• **DESCRIPTION OF THE TASK**: Could you copy every line of the data that contains "part"?

====== DATA FOR THE TASK ======

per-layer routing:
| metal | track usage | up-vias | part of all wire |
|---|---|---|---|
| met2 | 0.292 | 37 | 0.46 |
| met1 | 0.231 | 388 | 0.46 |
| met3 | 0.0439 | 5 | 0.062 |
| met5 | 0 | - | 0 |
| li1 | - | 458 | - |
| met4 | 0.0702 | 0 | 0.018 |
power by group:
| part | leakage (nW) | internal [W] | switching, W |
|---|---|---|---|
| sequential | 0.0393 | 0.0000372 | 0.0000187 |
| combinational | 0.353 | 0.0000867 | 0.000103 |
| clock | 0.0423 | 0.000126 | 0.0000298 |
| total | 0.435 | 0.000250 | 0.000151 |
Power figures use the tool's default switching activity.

======
====== DATA FOR THE TASK ======

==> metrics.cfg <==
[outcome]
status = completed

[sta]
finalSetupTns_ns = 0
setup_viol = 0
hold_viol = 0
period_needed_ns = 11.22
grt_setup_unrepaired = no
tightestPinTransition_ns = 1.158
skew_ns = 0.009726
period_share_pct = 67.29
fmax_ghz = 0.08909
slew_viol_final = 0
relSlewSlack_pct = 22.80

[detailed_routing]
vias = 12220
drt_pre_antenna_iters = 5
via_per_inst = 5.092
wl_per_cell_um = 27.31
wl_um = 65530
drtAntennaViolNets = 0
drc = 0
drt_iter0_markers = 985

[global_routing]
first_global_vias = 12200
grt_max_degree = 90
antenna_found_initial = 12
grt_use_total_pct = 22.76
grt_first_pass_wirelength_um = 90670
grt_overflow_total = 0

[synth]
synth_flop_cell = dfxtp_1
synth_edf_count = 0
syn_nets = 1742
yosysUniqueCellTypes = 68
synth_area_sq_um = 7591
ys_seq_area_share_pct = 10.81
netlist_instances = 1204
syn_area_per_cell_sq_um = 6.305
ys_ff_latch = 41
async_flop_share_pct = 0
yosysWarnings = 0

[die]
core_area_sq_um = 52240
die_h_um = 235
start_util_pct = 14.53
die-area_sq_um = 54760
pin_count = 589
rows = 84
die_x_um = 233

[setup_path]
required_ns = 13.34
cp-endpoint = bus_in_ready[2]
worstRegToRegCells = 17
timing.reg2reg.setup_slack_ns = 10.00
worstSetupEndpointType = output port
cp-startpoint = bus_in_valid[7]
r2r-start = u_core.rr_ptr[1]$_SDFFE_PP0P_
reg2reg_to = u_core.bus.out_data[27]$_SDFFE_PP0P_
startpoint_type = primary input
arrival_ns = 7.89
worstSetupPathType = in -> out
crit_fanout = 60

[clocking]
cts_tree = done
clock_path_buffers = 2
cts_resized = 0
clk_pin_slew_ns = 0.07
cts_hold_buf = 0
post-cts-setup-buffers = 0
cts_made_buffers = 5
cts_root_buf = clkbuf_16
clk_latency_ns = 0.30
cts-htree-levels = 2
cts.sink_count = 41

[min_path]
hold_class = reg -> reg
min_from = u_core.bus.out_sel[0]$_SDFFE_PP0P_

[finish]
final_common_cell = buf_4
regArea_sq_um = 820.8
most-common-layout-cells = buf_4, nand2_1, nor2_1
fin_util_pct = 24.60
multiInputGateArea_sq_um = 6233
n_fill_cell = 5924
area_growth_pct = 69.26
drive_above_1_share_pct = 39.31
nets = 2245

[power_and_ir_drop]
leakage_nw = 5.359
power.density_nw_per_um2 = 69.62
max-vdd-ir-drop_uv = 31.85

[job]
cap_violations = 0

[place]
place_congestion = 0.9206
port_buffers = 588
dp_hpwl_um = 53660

======

• **TASK ANSWER**:
| metal | track usage | up-vias | part of all wire |
| part | leakage (nW) | internal [W] | switching, W |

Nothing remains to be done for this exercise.